Le maître-mot de ce processus de tractations et de négociations mis sur les rails au début de la semaine par les États-Unis et la République islamique iranienne est sans conteste le «suspense». Le coup d’envoi, officiel, de ce processus sera donné vendredi en Suisse en présence, notamment, du vice-président américain JD Vance et du président du Parlement iranien, par ailleurs chef de la délégation de négociateurs iraniens, Mohammed Ghalibaf.
Au stade actuel, le suspense porte sur la teneur du mémorandum d’entente convenu entre Washington et Téhéran. Seule la «version» iranienne de ce document a été rendue publique. À l’évidence, elle présente une vision quelque peu biaisée du fait qu’elle paraît refléter essentiellement les requêtes du régime iranien. Côté américain, on précise que le texte de cet accord-cadre devrait être transmis aux médias vendredi, après la cérémonie officielle de signature.
D’entrée de jeu, le chef de la diplomatie iranienne, Abbas Araghchi, a indiqué mardi que les négociations bilatérales, qui devraient s’étaler sur 60 jours renouvelables, porteront sur le dossier nucléaire et la question des sanctions. C’est à ce niveau que surgit le second niveau de suspense, dans la mesure où les positions en présence portant sur le lourd contentieux qui oppose les deux pays sont très divergentes.
Dans une interview au New-York Times, le président Donald Trump a clarifié la position américaine, telle qu’elle devrait progressivement se manifester au fur à mesure de l’avancée des pourparlers. Il a d’abord affirmé que si le régime iranien continue à exécuter des opposants, il décidera de suspendre le dégel des avoirs iraniens qui s’élèvent à 24 milliards de dollars.

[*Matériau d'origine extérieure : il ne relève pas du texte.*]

This is an optimization exercise on Yosys and OpenROAD, whose aim is small area, a short achievable clock period and few clock cycles, not a production implementation. Only simulation tests tie the RTL to the original design; equivalence was not proved. Power and IR drop assume default switching activity.

==> run Y <==
// JAM
module JAM(
    input  clk,
    input  rst_n,
    input  in_valid,
    input  [6:0] in_cost,
    output logic out_valid,
    output logic [3:0] out_job,
    output logic [9:0] out_cost
);
function automatic le8;
    input [7:0] a, b;
    reg [7:0] l, e;
    reg [3:0] l1, e1;
    reg [1:0] l2, e2;
    integer k;
    begin
        l = ~a & b;
        e = ~(a ^ b);
        for (k = 0; k < 4; k = k + 1) begin
            l1[k] = l[2*k+1] | (e[2*k+1] & l[2*k]);
            e1[k] = e[2*k+1] & e[2*k];
        end
        for (k = 0; k < 2; k = k + 1) begin
            l2[k] = l1[2*k+1] | (e1[2*k+1] & l1[2*k]);
            e2[k] = e1[2*k+1] & e1[2*k];
        end
        le8 = l2[1] | (e2[1] & l2[0]) | (e2[1] & e2[0]);
    end
endfunction
function automatic [9:0] add10;
    input [9:0] a, b;
    input ci;
    reg [9:0] g, p, gg, pp, gn, pn;
    integer i, d;
    begin
        g = a & b;
        p = a ^ b;
        gg = g;
        pp = p;
        gg[0] = g[0] | (p[0] & ci);
        for (d = 1; d < 10; d = d * 2) begin
            gn = gg;
            pn = pp;
            for (i = d; i < 10; i = i + 1) begin
                gn[i] = gg[i] | (pp[i] & gg[i-d]);
                pn[i] = pp[i] & pp[i-d];
            end
            gg = gn;
            pp = pn;
        end
        add10 = p ^ {gg[8:0], ci};
    end
endfunction
function automatic [6:0] add7;
    input [6:0] a, b;
    input ci;
    reg [6:0] g, p, gg, pp, gn, pn;
    integer i, d;
    begin
        g = a & b;
        p = a ^ b;
        gg = g;
        pp = p;
        gg[0] = g[0] | (p[0] & ci);
        for (d = 1; d < 7; d = d * 2) begin
            gn = gg;
            pn = pp;
  ...
==> flow/config.mk <==
export PLATFORM = sky130hd
export DESIGN_NAME = JAM
export DESIGN_NICKNAME = JAM
export VERILOG_FILES = /design/flow/design.v
export SDC_FILE = /design/flow/constraint.sdc
export NUM_CORES = 4
export LEC_CHECK = 0
export ABC_CLOCK_PERIOD_IN_PS = 2500
export CAP_MARGIN = 20
export CORE_MARGIN = 2
export CORE_UTILIZATION = 45
export SLEW_MARGIN = 20
==> flow/constraint.sdc <==
create_clock -name core_clock -period 12.0 [get_ports {clk}]
set_input_delay 2.4000 -clock core_clock [delete_from_list [all_inputs] [get_ports {clk}]]
set_output_delay 2.4000 -clock core_clock [all_outputs]
set_load 0.01 [all_outputs]
standard.sh (not shown) runs the stock make flow with config.mk's settings and CLKGATE_MAP_FILE= SYNTH_SCRIPT=/design/flow/synth_recipe.tcl, a recipe that flattens the netlist after the stock synthesis.
==> flow/flow/run.sh <==
#!/bin/bash
# Standard layout, with timing repair aiming well below the clock period.
set -euo pipefail
bash standard.sh SETUP_SLACK_MARGIN=8 finish > flow_make.log 2>&1
==> run Z: changes against run Y <==
--- a/flow/design.v
+++ b/flow/design.v
@@ -82,37 +82,12 @@
     begin
         s = a ^ b ^ c;
         cy = (a & b) | (a & c) | (b & c);
         add7x3 = add7(s, {cy[5:0], 1'b0}, ci);
     end
 endfunction
-function automatic ge9;
-    input [8:0] a, b;
-    reg [8:0] g, e;
-    reg [4:0] g1, e1;
-    reg [2:0] g2, e2;
-    reg g3, e3;
-    integer k;
-    begin
-        g = a & ~b;
-        e = ~(a ^ b);
-        for (k = 0; k < 4; k = k + 1) begin
-            g1[k] = g[2*k+2] | (e[2*k+2] & g[2*k+1]);
-            e1[k] = e[2*k+2] & e[2*k+1];
-        end
-        g1[4] = g[0];
-        e1[4] = e[0];
-        g2[0] = g1[3] | (e1[3] & g1[2]);
-        e2[0] = e1[3] & e1[2];
-        g2[1] = g1[1] | (e1[1] & g1[0]);
-        e2[1] = e1[1] & e1[0];
-        g3 = g2[0] | (e2[0] & g2[1]);
-        e3 = e2[0] & e2[1];
-        ge9 = g3 | (e3 & (g1[4] | e1[4]));
-    end
-endfunction
 function automatic lt3;
     input [2:0] a, b;
     begin
         lt3 = (~a[2] & b[2]) | (~(a[2] ^ b[2]) & ((~a[1] & b[1]) | (~(a[1] ^ b[1]) & ~a[0] & b[0])));
     end
 endfunction
@@ -194,15 +169,15 @@
         rv[j] = root & kmask[j];
         Kx[j] = K & {10{!root | kmask[j]}};
         s1[j] = Kx[j] ^ {3'd0, arow[j]} ^ {3'd0, pr[j]};
         c1[j] = ((Kx[j] & {3'd0, arow[j]}) | (Kx[j] & {3'd0, pr[j]}) | ({3'd0, arow[j]} & {3'd0, pr[j]})) << 1;
         s2[j] = s1[j] ^ c1[j] ^ {2'b11, ~dst[j]};
         c2[j] = ((s1[j] & c1[j]) | (s1[j] & {2'b11, ~dst[j]}) | (c1[j] & {2'b11, ~dst[j]})) << 1;
-        sdif[j] = {s2[j][9] ^ c2[j][9] ^ ge9(s2[j][8:0], ~c2[j][8:0]), 9'd0};
+        sdif[j] = add10(s2[j], c2[j], 1'b1);
         sum1[j] = add10(s1[j], c1[j], 1'b0);
-        cand[j] = rv[j] ? add10(s2[j], c2[j], 1'b1) : sum1[j][7:0];
+        cand[j] = rv[j] ? sdif[j][7:0] : sum1[j][7:0];
         lt[j] = root | sdif[j][9];
         eq[j] = !root & ((s2[j] ^ c2[j]) == 10'h3ff);
     end
 logic [7:0][7:0] le;         
 logic [7:0] win;
 logic [7:0] upd;             
==> run E: changes against run Y <==
--- a/flow/design.v
+++ b/flow/design.v
@@ -82,37 +82,12 @@
     begin
         s = a ^ b ^ c;
         cy = (a & b) | (a & c) | (b & c);
         add7x3 = add7(s, {cy[5:0], 1'b0}, ci);
     end
 endfunction
-function automatic ge9;
-    input [8:0] a, b;
-    reg [8:0] g, e;
-    reg [4:0] g1, e1;
-    reg [2:0] g2, e2;
-    reg g3, e3;
-    integer k;
-    begin
-        g = a & ~b;
-        e = ~(a ^ b);
-        for (k = 0; k < 4; k = k + 1) begin
-            g1[k] = g[2*k+2] | (e[2*k+2] & g[2*k+1]);
-            e1[k] = e[2*k+2] & e[2*k+1];
-        end
-        g1[4] = g[0];
-        e1[4] = e[0];
-        g2[0] = g1[3] | (e1[3] & g1[2]);
-        e2[0] = e1[3] & e1[2];
-        g2[1] = g1[1] | (e1[1] & g1[0]);
-        e2[1] = e1[1] & e1[0];
-        g3 = g2[0] | (e2[0] & g2[1]);
-        e3 = e2[0] & e2[1];
-        ge9 = g3 | (e3 & (g1[4] | e1[4]));
-    end
-endfunction
 function automatic lt3;
     input [2:0] a, b;
     begin
         lt3 = (~a[2] & b[2]) | (~(a[2] ^ b[2]) & ((~a[1] & b[1]) | (~(a[1] ^ b[1]) & ~a[0] & b[0])));
     end
 endfunction
@@ -194,15 +169,15 @@
         rv[j] = root & kmask[j];
         Kx[j] = K & {10{!root | kmask[j]}};
         s1[j] = Kx[j] ^ {3'd0, arow[j]} ^ {3'd0, pr[j]};
         c1[j] = ((Kx[j] & {3'd0, arow[j]}) | (Kx[j] & {3'd0, pr[j]}) | ({3'd0, arow[j]} & {3'd0, pr[j]})) << 1;
         s2[j] = s1[j] ^ c1[j] ^ {2'b11, ~dst[j]};
         c2[j] = ((s1[j] & c1[j]) | (s1[j] & {2'b11, ~dst[j]}) | (c1[j] & {2'b11, ~dst[j]})) << 1;
-        sdif[j] = {s2[j][9] ^ c2[j][9] ^ ge9(s2[j][8:0], ~c2[j][8:0]), 9'd0};
+        sdif[j] = add10(s2[j], c2[j], 1'b1);
         sum1[j] = add10(s1[j], c1[j], 1'b0);
-        cand[j] = rv[j] ? add10(s2[j], c2[j], 1'b1) : sum1[j][7:0];
+        cand[j] = rv[j] ? sdif[j][7:0] : sum1[j][7:0];
         lt[j] = root | sdif[j][9];
         eq[j] = !root & ((s2[j] ^ c2[j]) == 10'h3ff);
     end
 logic [7:0][7:0] le;         
 logic [7:0] win;
 logic [7:0] upd;             
==> flow/run.sh (new file) <==
#!/bin/bash
# synth_recipe.tcl (not shown) runs the flow's synth.tcl, then flattens the netlist and writes it again
# the make line also repeats each setting of config.mk as NAME=value (left out here)
make -C /OpenROAD-flow-scripts/flow DESIGN_CONFIG=/design/flow/config.mk WORK_HOME=/design/flow/orfs CLKGATE_MAP_FILE= SYNTH_SCRIPT=/design/flow/synth_recipe.tcl finish
removed: flow/flow/run.sh
removed: flow/standard.sh
==> qor summary <==
| quantity | run E | run Y | run Z |
|---|---|---|---|
| Sequential area share after synthesis | 0.327 | 0.332 | 0.327 |
| Met2 routed wirelength | 133000 um | 141000 um | 139000 um |
| Fmax achieved | 167 MHz | 232 MHz | 241 MHz |
| GRT Resource Usage Total | 0.386 | 0.406 | 0.402 |
| Worst setup slack after placement | 6.40 ns | 5.86 ns | 6.15 ns |
| Worst Hold End | A[369] | A[286] | A[58] |
| Shortest clock period the worst path allows after layout | 5.99 ns | 4.31 ns | 4.16 ns |
| Fill cells | 15000 | 14100 | 14600 |
| Register-to-register path setup slack | 6.01 ns | 7.69 ns | 7.84 ns |
| Post-place instance area | 74700 um^2 | 74100 um^2 | 74800 um^2 |
| Distinct cell type count after synthesis | 99 | 96 | 99 |
| Clock insertion delay at the later pin of the skew report | 0.84 ns | 0.82 ns | 0.83 ns |
| Clock network power | 4000 uW | 4260 uW | 4240 uW |
| Number of buffers created by CTS | 121 | 132 | 130 |
| End of the worst register-to-register path | phh[4] | xs[7] | state[1] |
| Layout net count | 8794 | 9031 | 9065 |
| Iteration count of the initial detailed-routing pass | 14 | 12 | 19 |
| Sequential power share | 0.222 | 0.219 | 0.202 |
| Clk cell area share | 0.0537 | 0.0545 | 0.0539 |
| Synth-to-Final Area Change | 9.41% | 18.5% | 16.3% |
| Initial Util | 0.452 | 0.454 | 0.452 |
| Run status | finished clean | finished clean | finished clean |
| Critical Path Source | updr[4] | updr[3] | updr[7] |
| Average size of a mapped cell | 8.99 um^2 | 8.99 um^2 | 8.99 um^2 |
Testbench counts of run Y, summed over its fixed seeds: cycles 28,532.
Testbench counts of run Z, summed over its fixed seeds: cycles 28,532.
Testbench counts of run E, summed over its fixed seeds: cycles 28,532.

## port drivers added, routing unchanged
No port has a modelled driver above. Below, the same layouts with a new extraction and two added sets of constraints. Step 1 sets driving cells, clkbuf_16 on the clock port and buf_2 on the other inputs (assumed; they add their load-dependent delay and slew). Step 2, shift: input delay + t, output delay - t, t = (earliest + latest rising clock arrival at the registers) / 2. This alone moves slack from input paths to output paths. Three values: ideal, step 1, step 2; two values: the first two.
run | t (ns) | setup slack, ns | slew at the worst register clock pin (ns)
run Y | 0.879 | 7.689 / 7.689 / 7.177 | 0.07 / 0.07
run Z | 0.882 | 7.843 / 7.843 / 7.223 | 0.07 / 0.07
run E | 0.867 | 6.010 / 6.010 / 6.010 | 0.07 / 0.07
After both steps setup and hold are still met in every run listed. The setup slack of run Z, which loses most, moves by 0.000 ns with the drivers and by -0.620 ns with both steps.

D’une manière générale, le chef de la Maison Blanche a précisé qu’il ne saurait être question d’une levée des sanctions ou de la remise des avoirs gelés tant que le pouvoir en place n’aura pas respecté et mis à exécution ses engagements.
Le «gardien du Moyen-Orient»
Allant plus loin dans sa mise en garde à la République islamique, le président Trump a brandi la menace d’un retour à l’option militaire et à des frappes contre des infrastructures iraniennes si l’accord final sur le dossier nucléaire n’est pas conclu. Et pour mieux préciser sa pensée sur ce plan, il a souligné sans détour que si l’accord final sur le dossier nucléaire n’est pas avalisé, les États-Unis s’arrogeront, dans ce cas, le droit d’être «le gardien du Moyen-Orient, en contrepartie de la perception de 20 pour cent des revenus de la région»…
Concernant la situation au Liban, le chef de la Maison Blanche a lancé ce qui pourrait paraître comme une bourde diplomatique en indiquant, dans une autre interview, qu’il envisageait de proposer à Israël de laisser au président syrien Ahmed Chareh le soin de régler le problème du Hezbollah au Liban. «Il pourrait peut-être accomplir cette tâche mieux qu’Israël», a renchéri M. Trump. Le président syrien n’a pas tardé à réagir à cette bourde en déclarant qu’il ne saurait être question d’une intervention des forces syriennes au Liban.
Quatre frappes de drones au Liban-Sud
En tout état de cause, les dirigeants israéliens ont réitéré au cours des dernières quarante-huit heures que l’armée ne se retirera du territoire libanais que lorsque le problème de l’armement du Hezbollah aura été réglé. Dans l’attente, les opérations militaires se poursuivent au Liban-Sud, mais avec une intensité plus faible qu’avant l’annonce du mémorandum d’entente.
Les forces de l’État hébreu axent essentiellement leur attaque dans le secteur de Nabatiyeh, notamment en direction de la colline stratégique de Ali Taher. Parallèlement, l’armée israélienne a lancé dans la journée de mardi quatre frappes de drones contre des véhicules dans la zone des localités de Mayfadoun et Choukine, dans le caza de Nabatiyeh. Ces frappes ciblées ont fait quatre morts et plusieurs blessés.